AnnRKeyintheUSA
War Child
you've proven my entire point about super teams right there... steve young. today a team could never afford to keep a steve young and joe montana on the same roster, because of the salary cap... not to mention the fact that their third quarterback was steve bono, who was pretty good in his own right.
Yeah I realized that as soon as I typed it. But Young wasn't known to be great while he was riding the bench, and in the end they could NOT keep both and Joe left for KC, resenting Steve.
also... joe montana had his worst statistical season the year he came back from his back injury. the 49ers went 10-5-1 that season, and montana didn't win another super bowl until 3 years after montana was injured. in fact, montana almost lost his job after the back injury to steve young. he didn't win another ring until the 49ers beat the bengals in the super bowl in '89. who's to say tom brady won't win two more super bowls three years down the line?
The season and stats you describe were not the year after, it was THE year he left with the injury.('86) The year after, the strike shortened (by 2 games) '87 season, they steamrolled to a 13-1 record but were knocked out in the first round of the playoffs by the Vikings. The following year, the '88 season,(two years after his surgery) they were only 10-6 but beat the Bengals in the Super Bowl in Jan. '89. The '89 season they went 15-1 and ended with the 55-10 blowout of the Broncos in SB XXIV (Jan. '90) So actually Joe did NOT have a bad season after returning from back surgery, because you're counting the '86 season, which was the season he was injured, played hurt, and was out of the lineup for 8 weeks but managed to come back by the end. He was back strong making the NFC #1 seed the very next year,(87) and had great success for 3 in a row including the two more Super Bowl championships (88,89 seasons) in the second and third years after his surgery. All this from a guy who was told to give up football, and has been quoted as saying since the surgery he can no longer feel the lower half of his left leg. And back surgery is much worse than knee surgery.

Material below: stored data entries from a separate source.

<file path="src/rtl/read_prefetch.sv">
// read_prefetch: sequential read-ahead window between a read-mostly requester
// and the system bus. A read miss rebases a DEPTH-word window at the requested
// word and a background engine fills it word by word; later reads inside the
// window are served locally. Writes pass through to the bus and invalidate.
//
// Optional feature macro: READ_PREFETCH_SNOOP_EN
//   defined   - a write invalidates only when it hits the window, and the fill
//               restarts from the window start.
//   undefined - every write invalidates the whole window; no fill runs until
//               the next miss.
module read_prefetch #(
   parameter int DEPTH = 8
) (
   input  logic        i_reset,
   input  logic        i_clock,
   output logic        o_empty,
   output logic        o_busy,
   output logic        o_bus_rw,
   output logic        o_bus_request,
   input  logic        i_bus_ready,
   output logic [31:0] o_bus_address,
   input  logic [31:0] i_bus_rdata,
   output logic [31:0] o_bus_wdata,
   input  logic        i_rw,
   input  logic        i_request,
   output logic        o_ready,
   input  logic [31:0] i_address,
   output logic [31:0] o_rdata,
   input  logic [31:0] i_wdata
);

   localparam int PW = $clog2(DEPTH);
   localparam logic [PW:0] FPTR_FULL = (PW+1)'(DEPTH);

`ifdef READ_PREFETCH_SNOOP_EN
   localparam bit SNOOP_EN = 1'b1;
`else
   localparam bit SNOOP_EN = 1'b0;
`endif

   typedef enum logic [1:0] {
      C_IDLE  = 2'd0,
      C_WAIT  = 2'd1,
      C_WRITE = 2'd2,
      C_ACK   = 2'd3
   } c_state_t;

   typedef enum logic [1:0] {
      B_IDLE  = 2'd0,
      B_FILL  = 2'd1,
      B_WRITE = 2'd2,
      B_TERM  = 2'd3
   } b_state_t;

   // window state
   logic [29:0]      base_q, base_d;
   logic [DEPTH-1:0] valid_q, valid_d;
   logic [31:0]      data_q [DEPTH];
   logic [31:0]      data_d [DEPTH];
   logic [PW:0]      fptr_q, fptr_d;
   logic             gen_q, gen_d;

   // client side
   c_state_t         c_state_q, c_state_d;
   logic [PW-1:0]    c_off_q, c_off_d;
   logic             ready_q, ready_d;
   logic [31:0]      rdata_q, rdata_d;

   // bus side
   b_state_t         b_state_q, b_state_d;
   logic             b_gen_q, b_gen_d;
   logic [PW-1:0]    b_idx_q, b_idx_d;
   logic             bus_req_q, bus_req_d;
   logic             bus_rw_q, bus_rw_d;
   logic [31:0]      bus_addr_q, bus_addr_d;
   logic [31:0]      bus_wdata_q, bus_wdata_d;

   logic             busy_q, busy_d;
   logic             empty_q, empty_d;

   // decode / handshake helpers
   logic [29:0]      off_full_s;
   logic [PW-1:0]    off_s;
   logic             in_window_s;
   logic             hit_s;
   logic             deliver_s;
   logic             rebase_s;
   logic             wr_inval_s;
   logic [29:0]      fill_word_s;

   // Window hit decode; a window whose remaining entries will never be filled counts as a miss.
   always_comb begin
      off_full_s  = i_address[31:2] - base_q;
      off_s       = off_full_s[PW-1:0];
      in_window_s = (off_full_s < 30'(DEPTH));
      hit_s       = in_window_s && (valid_q[off_s] || (fptr_q != FPTR_FULL));
      deliver_s   = (b_state_q == B_FILL) && i_bus_ready && (b_gen_q == gen_q);
   end

   // Client FSM: decides hits, misses and write invalidation; latches read data.
   always_comb begin
      c_state_d  = c_state_q;
      c_off_d    = c_off_q;
      rdata_d    = rdata_q;
      rebase_s   = 1'b0;
      wr_inval_s = 1'b0;
      case (c_state_q)
         C_IDLE: begin
            if (i_request) begin
               if (i_rw) begin
                  c_state_d = C_WRITE;
                  if (SNOOP_EN) begin
                     wr_inval_s = hit_s;
                  end else begin
                     wr_inval_s = 1'b1;
                  end
               end else if (hit_s) begin
                  c_off_d = off_s;
                  if (valid_q[off_s]) begin
                     rdata_d   = data_q[off_s];
                     c_state_d = C_ACK;
                  end else if (deliver_s && (b_idx_q == off_s)) begin
                     rdata_d   = i_bus_rdata;
                     c_state_d = C_ACK;
                  end else begin
                     c_state_d = C_WAIT;
                  end
               end else begin
                  rebase_s  = 1'b1;
                  c_off_d   = {PW{1'b0}};
                  c_state_d = C_WAIT;
               end
            end else begin
               c_state_d = C_IDLE;
            end
         end
         C_WAIT: begin
            if (valid_q[c_off_q]) begin
               rdata_d   = data_q[c_off_q];
               c_state_d = C_ACK;
            end else if (deliver_s && (b_idx_q == c_off_q)) begin
               rdata_d   = i_bus_rdata;
               c_state_d = C_ACK;
            end else begin
               c_state_d = C_WAIT;
            end
         end
         C_WRITE: begin
            if ((b_state_q == B_WRITE) && i_bus_ready) begin
               c_state_d = C_ACK;
            end else begin
               c_state_d = C_WRITE;
            end
         end
         C_ACK: begin
            if (!i_request) begin
               c_state_d = C_IDLE;
            end else begin
               c_state_d = C_ACK;
            end
         end
         default: begin
            c_state_d = C_IDLE;
         end
      endcase
      // o_ready follows one edge after the ACK decision and drops with the exit
      ready_d = (c_state_q == C_ACK) && (c_state_d == C_ACK);
   end

   // Window update: fill delivery first, then rebase/invalidation override it.
   always_comb begin
      base_d  = base_q;
      valid_d = valid_q;
      fptr_d  = fptr_q;
      gen_d   = gen_q;
      data_d  = data_q;
      if (deliver_s) begin
         data_d[b_idx_q]  = i_bus_rdata;
         valid_d[b_idx_q] = 1'b1;
         fptr_d           = fptr_q + {{PW{1'b0}}, 1'b1};
      end else begin
         fptr_d = fptr_q;
      end
      if (rebase_s) begin
         base_d  = i_address[31:2];
         valid_d = {DEPTH{1'b0}};
         fptr_d  = {(PW+1){1'b0}};
         gen_d   = ~gen_q;
      end else if (wr_inval_s) begin
         // gen also toggles here so a fill already on the bus cannot land stale data
         valid_d = {DEPTH{1'b0}};
         gen_d   = ~gen_q;
         if (SNOOP_EN) begin
            fptr_d = {(PW+1){1'b0}};
         end else begin
            fptr_d = FPTR_FULL;
         end
      end else begin
         base_d = base_q;
      end
   end

   // Bus FSM: client writes first, otherwise fetch the next window word.
   always_comb begin
      b_state_d   = b_state_q;
      b_gen_d     = b_gen_q;
      b_idx_d     = b_idx_q;
      bus_req_d   = bus_req_q;
      bus_rw_d    = bus_rw_q;
      bus_addr_d  = bus_addr_q;
      bus_wdata_d = bus_wdata_q;
      fill_word_s = base_d + 30'(fptr_d);
      case (b_state_q)
         B_IDLE: begin
            if (c_state_d == C_WRITE) begin
               b_state_d   = B_WRITE;
               bus_req_d   = 1'b1;
               bus_rw_d    = 1'b1;
               bus_addr_d  = i_address;
               bus_wdata_d = i_wdata;
            end else if (fptr_d < FPTR_FULL) begin
               b_state_d   = B_FILL;
               b_gen_d     = gen_d;
               b_idx_d     = fptr_d[PW-1:0];
               bus_req_d   = 1'b1;
               bus_rw_d    = 1'b0;
               bus_addr_d  = {fill_word_s, 2'b00};
               bus_wdata_d = 32'h0;
            end else begin
               b_state_d = B_IDLE;
            end
         end
         B_FILL, B_WRITE: begin
            if (i_bus_ready) begin
               b_state_d   = B_TERM;
               bus_req_d   = 1'b0;
               bus_rw_d    = 1'b0;
               bus_addr_d  = 32'h0;
               bus_wdata_d = 32'h0;
            end else begin
               b_state_d = b_state_q;
            end
         end
         B_TERM: begin
            b_state_d = B_IDLE;
         end
         default: begin
            b_state_d   = B_IDLE;
            bus_req_d   = 1'b0;
            bus_rw_d    = 1'b0;
            bus_addr_d  = 32'h0;
            bus_wdata_d = 32'h0;
         end
      endcase
      busy_d  = (b_state_d != B_IDLE) || (fptr_d < FPTR_FULL) || (c_state_d == C_WRITE);
      empty_d = (valid_d == {DEPTH{1'b0}});
   end

   // Window storage registers; fill is parked at DEPTH until the first miss.
   always_ff @(posedge i_clock or negedge i_reset) begin
      if (!i_reset) begin
         base_q  <= 30'h0;
         valid_q <= {DEPTH{1'b0}};
         fptr_q  <= FPTR_FULL;
         gen_q   <= 1'b0;
         for (int i = 0; i < DEPTH; i++) begin
            data_q[i] <= 32'h0;
         end
      end else begin
         base_q  <= base_d;
         valid_q <= valid_d;
         fptr_q  <= fptr_d;
         gen_q   <= gen_d;
         data_q  <= data_d;
      end
   end

   // Client FSM state and requester-facing outputs.
   always_ff @(posedge i_clock or negedge i_reset) begin
      if (!i_reset) begin
         c_state_q <= C_IDLE;
         c_off_q   <= {PW{1'b0}};
         ready_q   <= 1'b0;
         rdata_q   <= 32'h0;
      end else begin
         c_state_q <= c_state_d;
         c_off_q   <= c_off_d;
         ready_q   <= ready_d;
         rdata_q   <= rdata_d;
      end
   end

   // Bus FSM state, issuing tag and bus-facing outputs.
   always_ff @(posedge i_clock or negedge i_reset) begin
      if (!i_reset) begin
         b_state_q   <= B_IDLE;
         b_gen_q     <= 1'b0;
         b_idx_q     <= {PW{1'b0}};
         bus_req_q   <= 1'b0;
         bus_rw_q    <= 1'b0;
         bus_addr_q  <= 32'h0;
         bus_wdata_q <= 32'h0;
         busy_q      <= 1'b0;
         empty_q     <= 1'b1;
      end else begin
         b_state_q   <= b_state_d;
         b_gen_q     <= b_gen_d;
         b_idx_q     <= b_idx_d;
         bus_req_q   <= bus_req_d;
         bus_rw_q    <= bus_rw_d;
         bus_addr_q  <= bus_addr_d;
         bus_wdata_q <= bus_wdata_d;
         busy_q      <= busy_d;
         empty_q     <= empty_d;
      end
   end

   assign o_empty       = empty_q;
   assign o_busy        = busy_q;
   assign o_bus_rw      = bus_rw_q;
   assign o_bus_request = bus_req_q;
   assign o_bus_address = bus_addr_q;
   assign o_bus_wdata   = bus_wdata_q;
   assign o_ready       = ready_q;
   assign o_rdata       = rdata_q;

endmodule

</file>
<file path="config.mk">
export PLATFORM = sky130hd
export DESIGN_NAME = read_prefetch
export DESIGN_NICKNAME = d
export VERILOG_FILES = /design/src/rtl/read_prefetch.sv
export SDC_FILE = /design/constraint.sdc
export NUM_CORES = 1
export LEC_CHECK = 0
export ABC_CLOCK_PERIOD_IN_PS = 15330
export BUFFER_PORTS_ARGS = -buffer_cell sky130_fd_sc_hd__clkbuf_2
export CORE_UTILIZATION = 30
export DETAILED_ROUTE_END_ITERATION = 16
export PLACE_DENSITY = 0.57
export SLEW_MARGIN = 20
export SYNTH_ARGS = -nofsm -noshare
export SYNTH_HDL_FRONTEND = slang
export SYNTH_SLANG_ARGS = --single-unit
</file>
<file path="constraint.sdc">
create_clock -name i_clock -period 15.33 [get_ports i_clock]
set_clock_uncertainty 0.15 [all_clocks]
set_input_delay 3.066 -clock i_clock [delete_from_list [all_inputs] [get_ports i_clock]]
set_output_delay 3.066 -clock i_clock [all_outputs]
set_load 0.05 [all_outputs]
</file>
==> results of run 1 <==
registers in the layout (all words and copies together) (netlist names), 4 cells and up:
signal,count
o_rdata,32
valid_q,8
o_bus_address,32
data_q,256
fptr_q,4
o_bus_wdata,32
base_q,30
cells in the final DEF (no fill, tap or decap), types with 4 or more instances in the layout:
master     count
clkbuf_2     200
or4_1          5
a22oi_1       13
clkbuf_16     47
a31oi_1       10
nor2b_1        4
o22ai_1        4
nor2_1       143
mux4_2       132
nor4_1         7
or3_1          7
a211oi_1      38
o21a_1         6
mux2i_1       77
nand3_1       52
o31ai_1        5
nor3_1        21
o21ai_0       62
buf_4         31
dfrtp_1      406
o211ai_1      14
xnor2_1       32
clkbuf_8      12
a21oi_1       81
and2_1         6
a32oi_1        6
a21o_1        25
nand2b_1       8
inv_1         50
nand4_1       14
mux2_2       264
o21ai_1       17
clkinv_2       5
a22o_1        45
clkbuf_1       9
xor2_1        20
ha_1          38
and3_1        13
nand2_1       75
bufinv_16      8
stage by stage:
stage | power (mW) | worst slack [ns] | cell area [um^2]
after CTS | 5.49 | 5.96 | 26800
after global routing | 5.77 | 5.48 | 26800
final | 5.45 | 5.81 | 26800
after detailed placement | 4.21 | 5.36 | 25100
after global placement | 4.16 | 5.50 | 25100
after floorplan | 3.52 | 6.91 | 23000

again... i hold joe montana to be better than tom brady. but if there was anyone who i would consider to be closest to montana, it would be brady. the comparisons are impossible to ignore... brady even has a dan marino... a quarterback who, in reality, is more skilled and has better stats, but doesn't have that "it" factor, and doesn't have the rings to compete.
brady has become less joe montana/regular guy and more flashy, hollywood uber-celebrity in the past few years... i will give you that. but their careers are very similar.
Joe was always very humble and honorable, Brady brash, bragging and smug. Because the details are so different there's no way to compare the careers based on rings any more than you could compare either of them to Terry Bradshaw and his rings. No one has the 'it' factor like Joe, and there's really no way to use rings to compare since there are so many factors involved in that, not always the fault or the sole credit of the QB. Look at the Redskins, they went to 4 Super Bowls in 9 seasons, winning 3, and had many other successful seasons in that time period using THREE different QB's! If it had been only one, say, Theismann, would you put him in the glory category? Marino had the stats and field presence, but he never had a running game or a defense that makes a truly great team, as was exposed in SB XIX and other years in the playoffs. Considering how Miami was in there every year despite the weaknesses is a real credit to Marino's true greatness, even with no rings. Jim Plunkett has two rings yet no one ever mentions him.